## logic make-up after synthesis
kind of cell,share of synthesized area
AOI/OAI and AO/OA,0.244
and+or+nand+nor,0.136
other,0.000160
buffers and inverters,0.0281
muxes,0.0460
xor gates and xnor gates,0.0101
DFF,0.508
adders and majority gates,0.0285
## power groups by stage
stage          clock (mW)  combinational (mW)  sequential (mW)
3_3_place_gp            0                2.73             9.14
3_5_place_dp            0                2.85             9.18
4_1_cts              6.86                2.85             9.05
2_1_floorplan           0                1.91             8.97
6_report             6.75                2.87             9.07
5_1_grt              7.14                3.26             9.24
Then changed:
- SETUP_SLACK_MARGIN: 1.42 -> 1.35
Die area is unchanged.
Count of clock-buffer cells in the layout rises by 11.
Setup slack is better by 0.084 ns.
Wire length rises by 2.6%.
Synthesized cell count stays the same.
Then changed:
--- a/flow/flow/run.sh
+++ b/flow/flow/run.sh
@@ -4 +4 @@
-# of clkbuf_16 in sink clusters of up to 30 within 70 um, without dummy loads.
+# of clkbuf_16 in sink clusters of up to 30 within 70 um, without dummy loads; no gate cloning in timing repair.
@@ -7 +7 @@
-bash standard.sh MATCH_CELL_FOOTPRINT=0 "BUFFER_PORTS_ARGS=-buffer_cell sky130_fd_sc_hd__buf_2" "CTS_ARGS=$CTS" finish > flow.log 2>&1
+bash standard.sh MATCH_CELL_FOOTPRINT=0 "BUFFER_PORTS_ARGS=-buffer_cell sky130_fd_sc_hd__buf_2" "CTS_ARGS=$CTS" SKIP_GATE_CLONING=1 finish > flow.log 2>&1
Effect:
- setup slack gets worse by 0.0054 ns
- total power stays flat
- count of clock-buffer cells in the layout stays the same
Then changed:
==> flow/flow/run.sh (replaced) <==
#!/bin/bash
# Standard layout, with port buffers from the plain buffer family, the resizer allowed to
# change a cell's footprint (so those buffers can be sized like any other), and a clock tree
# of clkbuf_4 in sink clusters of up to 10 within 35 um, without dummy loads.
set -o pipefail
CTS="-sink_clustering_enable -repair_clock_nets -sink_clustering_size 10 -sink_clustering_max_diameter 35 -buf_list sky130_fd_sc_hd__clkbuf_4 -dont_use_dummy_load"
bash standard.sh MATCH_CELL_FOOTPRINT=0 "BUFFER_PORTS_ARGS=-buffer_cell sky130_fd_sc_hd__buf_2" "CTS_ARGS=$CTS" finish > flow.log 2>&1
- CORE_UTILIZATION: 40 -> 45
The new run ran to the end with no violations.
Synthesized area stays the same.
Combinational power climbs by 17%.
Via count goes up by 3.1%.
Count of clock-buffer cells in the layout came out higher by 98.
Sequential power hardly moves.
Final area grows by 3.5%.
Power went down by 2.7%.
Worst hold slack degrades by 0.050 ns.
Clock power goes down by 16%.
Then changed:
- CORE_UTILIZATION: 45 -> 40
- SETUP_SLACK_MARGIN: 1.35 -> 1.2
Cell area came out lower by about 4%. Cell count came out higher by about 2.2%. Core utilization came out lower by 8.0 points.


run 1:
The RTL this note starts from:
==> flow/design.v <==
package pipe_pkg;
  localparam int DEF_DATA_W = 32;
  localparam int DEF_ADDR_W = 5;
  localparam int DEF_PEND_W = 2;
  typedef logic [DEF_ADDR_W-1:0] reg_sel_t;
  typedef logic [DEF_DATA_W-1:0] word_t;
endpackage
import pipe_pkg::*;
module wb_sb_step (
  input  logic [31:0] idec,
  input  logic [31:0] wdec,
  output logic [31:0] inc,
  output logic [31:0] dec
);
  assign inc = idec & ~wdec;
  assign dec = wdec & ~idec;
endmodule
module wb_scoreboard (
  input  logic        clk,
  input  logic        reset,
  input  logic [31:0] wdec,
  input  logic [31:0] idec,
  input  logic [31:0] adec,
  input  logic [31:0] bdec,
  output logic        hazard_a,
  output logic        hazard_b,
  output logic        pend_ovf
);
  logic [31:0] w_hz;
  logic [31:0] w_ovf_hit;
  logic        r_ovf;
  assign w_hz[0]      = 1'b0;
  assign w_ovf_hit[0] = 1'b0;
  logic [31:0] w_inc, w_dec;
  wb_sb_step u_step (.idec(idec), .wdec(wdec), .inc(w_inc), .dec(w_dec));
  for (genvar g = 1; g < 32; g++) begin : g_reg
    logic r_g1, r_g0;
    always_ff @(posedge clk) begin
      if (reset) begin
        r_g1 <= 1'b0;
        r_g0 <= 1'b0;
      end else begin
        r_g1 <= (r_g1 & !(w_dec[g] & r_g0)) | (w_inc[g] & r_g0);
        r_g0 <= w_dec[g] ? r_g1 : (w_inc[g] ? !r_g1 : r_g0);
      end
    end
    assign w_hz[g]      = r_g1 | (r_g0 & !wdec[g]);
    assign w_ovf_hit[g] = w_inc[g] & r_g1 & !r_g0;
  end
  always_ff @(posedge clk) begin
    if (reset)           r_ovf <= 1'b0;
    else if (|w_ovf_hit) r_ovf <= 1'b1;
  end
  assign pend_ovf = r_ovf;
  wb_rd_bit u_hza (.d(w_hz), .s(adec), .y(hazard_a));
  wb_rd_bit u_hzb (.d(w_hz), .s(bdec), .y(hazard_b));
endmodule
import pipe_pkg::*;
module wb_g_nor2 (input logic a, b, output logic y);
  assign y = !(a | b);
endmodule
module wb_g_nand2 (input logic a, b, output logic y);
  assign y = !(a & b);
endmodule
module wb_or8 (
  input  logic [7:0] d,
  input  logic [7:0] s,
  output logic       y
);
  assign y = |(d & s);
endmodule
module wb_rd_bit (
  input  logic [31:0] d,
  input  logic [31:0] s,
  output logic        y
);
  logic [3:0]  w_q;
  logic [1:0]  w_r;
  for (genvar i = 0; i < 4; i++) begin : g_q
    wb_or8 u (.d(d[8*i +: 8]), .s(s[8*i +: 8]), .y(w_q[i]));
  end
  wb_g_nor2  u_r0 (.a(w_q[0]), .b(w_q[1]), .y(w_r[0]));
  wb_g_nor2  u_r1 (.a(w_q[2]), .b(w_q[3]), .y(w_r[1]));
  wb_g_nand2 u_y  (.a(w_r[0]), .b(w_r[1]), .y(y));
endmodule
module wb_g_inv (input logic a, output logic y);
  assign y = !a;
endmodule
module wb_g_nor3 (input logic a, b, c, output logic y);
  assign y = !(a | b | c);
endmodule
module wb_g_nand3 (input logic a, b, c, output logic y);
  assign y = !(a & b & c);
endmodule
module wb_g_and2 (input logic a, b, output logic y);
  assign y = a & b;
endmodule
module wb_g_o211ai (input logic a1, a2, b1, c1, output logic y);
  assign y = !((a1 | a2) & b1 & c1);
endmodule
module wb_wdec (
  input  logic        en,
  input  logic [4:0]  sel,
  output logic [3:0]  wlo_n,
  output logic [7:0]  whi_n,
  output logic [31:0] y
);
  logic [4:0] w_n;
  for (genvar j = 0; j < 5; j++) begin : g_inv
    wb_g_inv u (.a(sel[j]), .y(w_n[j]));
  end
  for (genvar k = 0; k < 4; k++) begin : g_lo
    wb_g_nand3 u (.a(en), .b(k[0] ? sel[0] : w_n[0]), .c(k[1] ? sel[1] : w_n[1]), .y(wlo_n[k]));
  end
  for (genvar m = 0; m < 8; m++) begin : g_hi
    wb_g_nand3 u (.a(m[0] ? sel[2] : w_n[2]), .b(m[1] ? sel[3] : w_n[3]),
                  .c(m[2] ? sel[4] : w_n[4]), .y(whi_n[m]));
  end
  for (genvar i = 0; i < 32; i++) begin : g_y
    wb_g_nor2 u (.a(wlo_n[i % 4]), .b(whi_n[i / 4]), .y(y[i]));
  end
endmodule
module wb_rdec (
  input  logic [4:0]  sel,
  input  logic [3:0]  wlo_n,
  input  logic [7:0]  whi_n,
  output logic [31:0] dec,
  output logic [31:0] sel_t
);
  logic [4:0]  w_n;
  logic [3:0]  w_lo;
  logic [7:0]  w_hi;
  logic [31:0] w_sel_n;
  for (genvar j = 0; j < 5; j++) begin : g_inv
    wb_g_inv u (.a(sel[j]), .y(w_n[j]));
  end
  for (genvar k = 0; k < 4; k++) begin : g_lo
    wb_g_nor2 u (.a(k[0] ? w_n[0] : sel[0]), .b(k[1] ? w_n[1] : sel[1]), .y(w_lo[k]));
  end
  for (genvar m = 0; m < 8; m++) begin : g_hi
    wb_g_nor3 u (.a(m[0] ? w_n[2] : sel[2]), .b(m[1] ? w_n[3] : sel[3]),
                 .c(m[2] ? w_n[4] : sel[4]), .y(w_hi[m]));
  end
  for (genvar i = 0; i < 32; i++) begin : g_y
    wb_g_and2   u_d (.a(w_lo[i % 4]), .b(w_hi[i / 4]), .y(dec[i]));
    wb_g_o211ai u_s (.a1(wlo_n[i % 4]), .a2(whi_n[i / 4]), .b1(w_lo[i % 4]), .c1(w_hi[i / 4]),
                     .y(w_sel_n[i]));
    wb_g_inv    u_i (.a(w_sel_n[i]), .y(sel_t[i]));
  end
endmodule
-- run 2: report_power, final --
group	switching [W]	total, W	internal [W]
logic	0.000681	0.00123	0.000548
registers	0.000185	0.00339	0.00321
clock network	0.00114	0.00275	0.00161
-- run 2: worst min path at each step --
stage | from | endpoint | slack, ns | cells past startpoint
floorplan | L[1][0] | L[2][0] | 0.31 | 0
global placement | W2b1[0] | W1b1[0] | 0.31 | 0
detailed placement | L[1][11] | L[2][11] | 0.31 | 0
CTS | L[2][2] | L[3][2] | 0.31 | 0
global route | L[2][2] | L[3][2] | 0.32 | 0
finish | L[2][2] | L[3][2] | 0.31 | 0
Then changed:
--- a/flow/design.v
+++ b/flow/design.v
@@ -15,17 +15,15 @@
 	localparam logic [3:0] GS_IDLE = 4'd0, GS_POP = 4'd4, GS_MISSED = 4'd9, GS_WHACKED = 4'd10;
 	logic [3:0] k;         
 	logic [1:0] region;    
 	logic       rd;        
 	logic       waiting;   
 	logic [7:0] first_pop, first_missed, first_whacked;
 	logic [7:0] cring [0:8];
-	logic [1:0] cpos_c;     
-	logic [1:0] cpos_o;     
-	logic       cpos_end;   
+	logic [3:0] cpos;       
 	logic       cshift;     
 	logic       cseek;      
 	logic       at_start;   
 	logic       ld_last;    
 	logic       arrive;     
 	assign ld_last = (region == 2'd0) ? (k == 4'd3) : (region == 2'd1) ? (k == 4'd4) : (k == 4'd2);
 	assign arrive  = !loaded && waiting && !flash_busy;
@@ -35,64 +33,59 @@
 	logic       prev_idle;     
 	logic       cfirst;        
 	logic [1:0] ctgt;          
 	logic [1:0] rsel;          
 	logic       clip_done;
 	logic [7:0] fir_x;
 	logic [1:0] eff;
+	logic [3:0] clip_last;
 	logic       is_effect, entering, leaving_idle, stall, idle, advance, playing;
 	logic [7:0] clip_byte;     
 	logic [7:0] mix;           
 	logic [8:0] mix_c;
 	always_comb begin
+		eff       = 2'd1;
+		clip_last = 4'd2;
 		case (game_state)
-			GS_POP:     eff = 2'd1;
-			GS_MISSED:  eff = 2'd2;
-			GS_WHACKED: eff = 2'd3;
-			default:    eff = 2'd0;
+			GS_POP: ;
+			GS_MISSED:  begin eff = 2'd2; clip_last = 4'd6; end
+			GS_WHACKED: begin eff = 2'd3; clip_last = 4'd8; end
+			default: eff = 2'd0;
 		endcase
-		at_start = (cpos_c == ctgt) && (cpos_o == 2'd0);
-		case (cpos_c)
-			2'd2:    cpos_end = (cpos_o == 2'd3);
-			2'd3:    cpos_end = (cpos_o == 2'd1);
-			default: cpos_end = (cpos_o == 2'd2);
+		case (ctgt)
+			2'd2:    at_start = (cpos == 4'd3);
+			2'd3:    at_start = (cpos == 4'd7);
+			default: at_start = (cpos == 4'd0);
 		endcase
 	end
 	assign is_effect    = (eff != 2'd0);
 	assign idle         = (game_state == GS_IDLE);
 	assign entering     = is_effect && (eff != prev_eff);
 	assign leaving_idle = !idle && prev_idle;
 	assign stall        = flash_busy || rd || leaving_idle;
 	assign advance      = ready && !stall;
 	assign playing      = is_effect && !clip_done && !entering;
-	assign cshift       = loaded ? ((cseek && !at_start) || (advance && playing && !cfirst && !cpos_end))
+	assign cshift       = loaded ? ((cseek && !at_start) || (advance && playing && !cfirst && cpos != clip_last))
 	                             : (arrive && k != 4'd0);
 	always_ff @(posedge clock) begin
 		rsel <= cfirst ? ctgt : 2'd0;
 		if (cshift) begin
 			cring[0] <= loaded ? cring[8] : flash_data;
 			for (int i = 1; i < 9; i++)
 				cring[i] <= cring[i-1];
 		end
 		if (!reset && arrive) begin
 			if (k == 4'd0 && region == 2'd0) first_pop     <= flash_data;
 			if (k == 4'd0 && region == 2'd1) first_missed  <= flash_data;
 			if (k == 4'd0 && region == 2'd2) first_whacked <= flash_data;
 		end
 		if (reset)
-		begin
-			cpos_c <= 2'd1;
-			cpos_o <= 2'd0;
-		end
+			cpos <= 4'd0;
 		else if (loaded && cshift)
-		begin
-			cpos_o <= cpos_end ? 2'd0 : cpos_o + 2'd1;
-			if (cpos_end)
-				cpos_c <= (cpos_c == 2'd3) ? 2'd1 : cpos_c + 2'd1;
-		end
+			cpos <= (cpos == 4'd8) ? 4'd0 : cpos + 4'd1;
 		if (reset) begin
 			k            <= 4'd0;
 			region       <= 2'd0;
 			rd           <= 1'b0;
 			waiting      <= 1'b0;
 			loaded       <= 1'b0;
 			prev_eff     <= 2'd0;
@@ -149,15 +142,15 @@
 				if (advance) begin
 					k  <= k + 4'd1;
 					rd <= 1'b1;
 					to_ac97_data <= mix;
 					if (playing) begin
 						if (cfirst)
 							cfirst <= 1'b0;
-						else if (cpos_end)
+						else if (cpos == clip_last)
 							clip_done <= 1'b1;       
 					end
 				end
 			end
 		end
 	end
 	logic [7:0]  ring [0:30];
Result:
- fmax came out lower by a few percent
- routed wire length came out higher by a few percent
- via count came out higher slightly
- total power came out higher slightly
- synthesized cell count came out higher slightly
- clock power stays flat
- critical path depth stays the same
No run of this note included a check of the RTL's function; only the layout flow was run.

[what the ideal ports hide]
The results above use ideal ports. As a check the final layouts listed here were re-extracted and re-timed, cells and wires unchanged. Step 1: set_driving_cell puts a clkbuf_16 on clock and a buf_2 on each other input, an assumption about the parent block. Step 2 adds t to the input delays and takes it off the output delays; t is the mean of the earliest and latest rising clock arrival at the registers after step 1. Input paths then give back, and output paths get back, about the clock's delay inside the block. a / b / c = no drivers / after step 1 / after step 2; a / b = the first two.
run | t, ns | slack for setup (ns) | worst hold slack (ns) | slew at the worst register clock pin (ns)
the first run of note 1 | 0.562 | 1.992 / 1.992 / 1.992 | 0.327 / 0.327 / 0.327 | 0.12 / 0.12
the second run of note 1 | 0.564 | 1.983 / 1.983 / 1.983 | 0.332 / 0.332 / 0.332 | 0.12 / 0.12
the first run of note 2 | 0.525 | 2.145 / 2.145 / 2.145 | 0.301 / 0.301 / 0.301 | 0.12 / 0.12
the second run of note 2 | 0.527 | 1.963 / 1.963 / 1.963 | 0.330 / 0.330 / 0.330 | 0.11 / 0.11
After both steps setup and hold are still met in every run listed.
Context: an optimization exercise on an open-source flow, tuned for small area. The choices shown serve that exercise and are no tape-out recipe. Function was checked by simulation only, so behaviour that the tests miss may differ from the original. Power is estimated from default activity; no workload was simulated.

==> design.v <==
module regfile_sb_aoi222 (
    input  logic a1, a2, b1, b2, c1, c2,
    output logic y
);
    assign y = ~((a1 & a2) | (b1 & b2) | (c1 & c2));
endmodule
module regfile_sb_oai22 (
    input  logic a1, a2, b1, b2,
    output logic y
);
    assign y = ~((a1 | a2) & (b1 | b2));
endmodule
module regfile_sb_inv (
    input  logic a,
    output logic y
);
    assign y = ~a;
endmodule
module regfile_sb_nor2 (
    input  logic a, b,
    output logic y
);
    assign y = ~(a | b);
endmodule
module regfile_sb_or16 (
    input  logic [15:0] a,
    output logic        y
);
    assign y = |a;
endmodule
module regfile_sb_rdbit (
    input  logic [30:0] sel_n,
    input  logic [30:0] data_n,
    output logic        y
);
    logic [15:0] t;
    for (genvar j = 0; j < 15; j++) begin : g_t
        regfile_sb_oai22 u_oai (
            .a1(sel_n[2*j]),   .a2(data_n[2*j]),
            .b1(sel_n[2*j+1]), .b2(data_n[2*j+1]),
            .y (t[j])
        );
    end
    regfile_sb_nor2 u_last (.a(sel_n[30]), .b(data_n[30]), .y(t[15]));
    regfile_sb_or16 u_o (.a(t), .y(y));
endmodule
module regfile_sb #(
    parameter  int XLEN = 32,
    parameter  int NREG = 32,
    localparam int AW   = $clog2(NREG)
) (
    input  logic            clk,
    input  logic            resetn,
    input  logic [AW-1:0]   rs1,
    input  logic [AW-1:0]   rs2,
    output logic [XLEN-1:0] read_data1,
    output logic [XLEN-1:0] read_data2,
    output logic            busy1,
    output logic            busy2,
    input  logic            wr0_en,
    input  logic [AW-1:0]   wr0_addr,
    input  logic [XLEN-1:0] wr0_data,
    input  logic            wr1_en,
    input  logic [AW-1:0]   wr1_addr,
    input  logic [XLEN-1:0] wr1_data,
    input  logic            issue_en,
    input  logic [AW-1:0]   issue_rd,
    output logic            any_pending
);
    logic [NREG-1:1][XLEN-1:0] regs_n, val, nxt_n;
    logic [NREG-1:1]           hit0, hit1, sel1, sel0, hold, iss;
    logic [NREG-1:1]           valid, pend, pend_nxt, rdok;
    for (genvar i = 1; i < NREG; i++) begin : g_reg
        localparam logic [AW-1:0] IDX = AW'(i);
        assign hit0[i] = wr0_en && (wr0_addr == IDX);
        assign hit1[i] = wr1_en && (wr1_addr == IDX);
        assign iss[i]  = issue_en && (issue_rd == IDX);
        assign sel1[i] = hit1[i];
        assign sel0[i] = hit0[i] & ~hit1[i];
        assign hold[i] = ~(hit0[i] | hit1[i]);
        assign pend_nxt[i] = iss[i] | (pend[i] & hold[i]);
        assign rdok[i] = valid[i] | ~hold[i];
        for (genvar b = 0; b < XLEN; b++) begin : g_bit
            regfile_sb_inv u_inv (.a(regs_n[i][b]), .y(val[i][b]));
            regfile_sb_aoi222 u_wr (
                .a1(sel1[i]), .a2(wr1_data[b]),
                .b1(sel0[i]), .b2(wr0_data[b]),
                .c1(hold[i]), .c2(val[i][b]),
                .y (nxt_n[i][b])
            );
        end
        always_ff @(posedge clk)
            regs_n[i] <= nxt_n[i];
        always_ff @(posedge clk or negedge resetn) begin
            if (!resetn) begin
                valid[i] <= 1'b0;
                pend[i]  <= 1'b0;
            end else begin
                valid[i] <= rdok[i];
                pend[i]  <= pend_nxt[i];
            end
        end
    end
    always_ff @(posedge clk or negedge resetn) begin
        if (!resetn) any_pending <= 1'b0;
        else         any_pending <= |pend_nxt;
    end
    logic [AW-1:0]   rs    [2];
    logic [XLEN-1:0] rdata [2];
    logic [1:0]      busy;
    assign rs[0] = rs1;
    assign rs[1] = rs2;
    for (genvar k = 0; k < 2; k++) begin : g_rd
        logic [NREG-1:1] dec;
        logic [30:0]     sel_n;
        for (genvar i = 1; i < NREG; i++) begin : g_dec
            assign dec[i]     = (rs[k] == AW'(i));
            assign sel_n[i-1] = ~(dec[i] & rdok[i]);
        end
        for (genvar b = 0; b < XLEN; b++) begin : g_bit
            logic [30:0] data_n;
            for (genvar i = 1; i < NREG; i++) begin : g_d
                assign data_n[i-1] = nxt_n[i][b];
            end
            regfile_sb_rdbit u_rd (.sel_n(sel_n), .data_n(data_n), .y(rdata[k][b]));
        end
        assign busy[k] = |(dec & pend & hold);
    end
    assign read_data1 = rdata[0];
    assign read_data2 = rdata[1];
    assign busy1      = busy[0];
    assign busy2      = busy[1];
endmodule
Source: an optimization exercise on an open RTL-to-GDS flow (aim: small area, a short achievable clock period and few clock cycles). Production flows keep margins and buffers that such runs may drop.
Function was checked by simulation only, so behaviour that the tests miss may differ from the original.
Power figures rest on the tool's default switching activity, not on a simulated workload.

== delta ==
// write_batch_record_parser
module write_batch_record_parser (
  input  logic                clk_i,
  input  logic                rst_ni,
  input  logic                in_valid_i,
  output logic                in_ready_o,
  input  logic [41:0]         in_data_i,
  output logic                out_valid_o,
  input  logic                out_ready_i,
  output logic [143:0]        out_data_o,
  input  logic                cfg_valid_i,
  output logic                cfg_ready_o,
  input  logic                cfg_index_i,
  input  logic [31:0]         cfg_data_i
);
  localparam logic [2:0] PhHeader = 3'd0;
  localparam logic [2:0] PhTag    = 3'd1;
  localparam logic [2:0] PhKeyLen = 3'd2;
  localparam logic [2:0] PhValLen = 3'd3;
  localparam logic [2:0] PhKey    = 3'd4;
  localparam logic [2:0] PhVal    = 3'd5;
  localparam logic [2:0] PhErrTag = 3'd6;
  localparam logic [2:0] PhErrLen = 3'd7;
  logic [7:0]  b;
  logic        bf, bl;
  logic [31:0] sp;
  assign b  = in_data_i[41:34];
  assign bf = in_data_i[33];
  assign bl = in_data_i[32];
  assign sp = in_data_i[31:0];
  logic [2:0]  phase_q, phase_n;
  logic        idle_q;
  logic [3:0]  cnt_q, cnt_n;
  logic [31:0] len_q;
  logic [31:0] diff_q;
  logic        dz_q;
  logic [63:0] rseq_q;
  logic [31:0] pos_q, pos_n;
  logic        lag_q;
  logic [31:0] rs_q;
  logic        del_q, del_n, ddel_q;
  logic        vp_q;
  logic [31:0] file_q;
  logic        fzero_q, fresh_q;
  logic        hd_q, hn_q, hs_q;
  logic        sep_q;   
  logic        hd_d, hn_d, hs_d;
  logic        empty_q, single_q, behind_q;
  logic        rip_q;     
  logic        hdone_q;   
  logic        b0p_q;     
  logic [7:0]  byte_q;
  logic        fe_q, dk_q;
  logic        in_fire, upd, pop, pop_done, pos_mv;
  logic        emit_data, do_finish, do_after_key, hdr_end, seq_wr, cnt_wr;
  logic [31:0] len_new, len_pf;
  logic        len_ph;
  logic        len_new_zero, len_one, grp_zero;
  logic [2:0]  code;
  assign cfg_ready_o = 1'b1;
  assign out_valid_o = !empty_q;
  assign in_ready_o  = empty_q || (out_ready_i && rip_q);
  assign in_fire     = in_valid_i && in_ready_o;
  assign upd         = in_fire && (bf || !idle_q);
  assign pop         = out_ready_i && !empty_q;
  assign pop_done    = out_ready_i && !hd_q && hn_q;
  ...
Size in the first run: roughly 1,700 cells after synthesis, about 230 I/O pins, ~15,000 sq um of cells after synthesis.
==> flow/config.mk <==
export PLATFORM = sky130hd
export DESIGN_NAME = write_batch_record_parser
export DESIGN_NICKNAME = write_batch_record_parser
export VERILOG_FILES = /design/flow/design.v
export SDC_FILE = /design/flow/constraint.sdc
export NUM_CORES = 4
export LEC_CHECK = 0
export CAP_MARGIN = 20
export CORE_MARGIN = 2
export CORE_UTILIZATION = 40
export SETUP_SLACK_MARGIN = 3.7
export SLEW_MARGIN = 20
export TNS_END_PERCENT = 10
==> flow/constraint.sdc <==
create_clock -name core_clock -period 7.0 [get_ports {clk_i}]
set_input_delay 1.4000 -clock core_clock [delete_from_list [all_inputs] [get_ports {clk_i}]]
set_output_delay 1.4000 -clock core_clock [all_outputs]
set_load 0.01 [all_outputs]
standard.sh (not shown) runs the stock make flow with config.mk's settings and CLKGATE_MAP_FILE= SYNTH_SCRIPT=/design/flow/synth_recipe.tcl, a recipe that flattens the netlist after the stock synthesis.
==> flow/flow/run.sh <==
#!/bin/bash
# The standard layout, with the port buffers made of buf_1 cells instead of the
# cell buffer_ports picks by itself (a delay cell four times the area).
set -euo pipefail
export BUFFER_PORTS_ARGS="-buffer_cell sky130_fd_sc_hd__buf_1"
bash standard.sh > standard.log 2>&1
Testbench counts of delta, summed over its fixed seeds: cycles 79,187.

________

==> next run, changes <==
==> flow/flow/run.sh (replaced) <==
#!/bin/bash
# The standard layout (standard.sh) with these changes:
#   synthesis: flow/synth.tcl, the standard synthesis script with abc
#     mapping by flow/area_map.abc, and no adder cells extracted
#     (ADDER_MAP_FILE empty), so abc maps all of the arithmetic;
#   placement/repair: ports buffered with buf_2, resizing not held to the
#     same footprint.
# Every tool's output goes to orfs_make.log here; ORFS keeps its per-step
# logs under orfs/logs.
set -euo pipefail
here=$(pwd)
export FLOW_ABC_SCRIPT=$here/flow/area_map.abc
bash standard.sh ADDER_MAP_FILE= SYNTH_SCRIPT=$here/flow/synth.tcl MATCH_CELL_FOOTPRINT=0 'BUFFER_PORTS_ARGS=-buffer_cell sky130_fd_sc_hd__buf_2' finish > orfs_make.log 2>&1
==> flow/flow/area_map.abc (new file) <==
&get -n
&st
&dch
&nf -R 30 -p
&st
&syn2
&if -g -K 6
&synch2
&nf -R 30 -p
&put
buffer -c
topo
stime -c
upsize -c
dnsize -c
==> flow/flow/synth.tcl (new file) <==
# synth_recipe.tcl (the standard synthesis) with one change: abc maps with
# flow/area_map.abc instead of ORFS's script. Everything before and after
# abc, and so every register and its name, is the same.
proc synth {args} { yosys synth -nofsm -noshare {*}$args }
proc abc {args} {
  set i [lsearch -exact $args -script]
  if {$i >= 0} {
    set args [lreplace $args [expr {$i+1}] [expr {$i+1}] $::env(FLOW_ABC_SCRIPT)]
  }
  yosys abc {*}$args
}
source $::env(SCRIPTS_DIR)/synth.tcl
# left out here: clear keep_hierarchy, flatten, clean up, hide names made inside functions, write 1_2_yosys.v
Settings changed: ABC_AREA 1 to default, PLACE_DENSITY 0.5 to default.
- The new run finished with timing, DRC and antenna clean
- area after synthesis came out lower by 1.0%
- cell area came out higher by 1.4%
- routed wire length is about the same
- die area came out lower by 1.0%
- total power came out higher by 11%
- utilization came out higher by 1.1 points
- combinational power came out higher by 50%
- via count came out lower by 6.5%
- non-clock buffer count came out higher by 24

________

Work task: Write out exactly the lines that fall from the line with "logic [1:0] rsel;" to the line with "if (cshift) begin" in the records above, keeping both ends.

Solution below:
 	logic [1:0] rsel;          
 	logic       clip_done;
 	logic [7:0] fir_x;
 	logic [1:0] eff;
+	logic [3:0] clip_last;
 	logic       is_effect, entering, leaving_idle, stall, idle, advance, playing;
 	logic [7:0] clip_byte;     
 	logic [7:0] mix;           
 	logic [8:0] mix_c;
 	always_comb begin
+		eff       = 2'd1;
+		clip_last = 4'd2;
 		case (game_state)
-			GS_POP:     eff = 2'd1;
-			GS_MISSED:  eff = 2'd2;
-			GS_WHACKED: eff = 2'd3;
-			default:    eff = 2'd0;
+			GS_POP: ;
+			GS_MISSED:  begin eff = 2'd2; clip_last = 4'd6; end
+			GS_WHACKED: begin eff = 2'd3; clip_last = 4'd8; end
+			default: eff = 2'd0;
 		endcase
-		at_start = (cpos_c == ctgt) && (cpos_o == 2'd0);
-		case (cpos_c)
-			2'd2:    cpos_end = (cpos_o == 2'd3);
-			2'd3:    cpos_end = (cpos_o == 2'd1);
-			default: cpos_end = (cpos_o == 2'd2);
+		case (ctgt)
+			2'd2:    at_start = (cpos == 4'd3);
+			2'd3:    at_start = (cpos == 4'd7);
+			default: at_start = (cpos == 4'd0);
 		endcase
 	end
 	assign is_effect    = (eff != 2'd0);
 	assign idle         = (game_state == GS_IDLE);
 	assign entering     = is_effect && (eff != prev_eff);
 	assign leaving_idle = !idle && prev_idle;
 	assign stall        = flash_busy || rd || leaving_idle;
 	assign advance      = ready && !stall;
 	assign playing      = is_effect && !clip_done && !entering;
-	assign cshift       = loaded ? ((cseek && !at_start) || (advance && playing && !cfirst && !cpos_end))
+	assign cshift       = loaded ? ((cseek && !at_start) || (advance && playing && !cfirst && cpos != clip_last))
 	                             : (arrive && k != 4'd0);
 	always_ff @(posedge clock) begin
 		rsel <= cfirst ? ctgt : 2'd0;
 		if (cshift) begin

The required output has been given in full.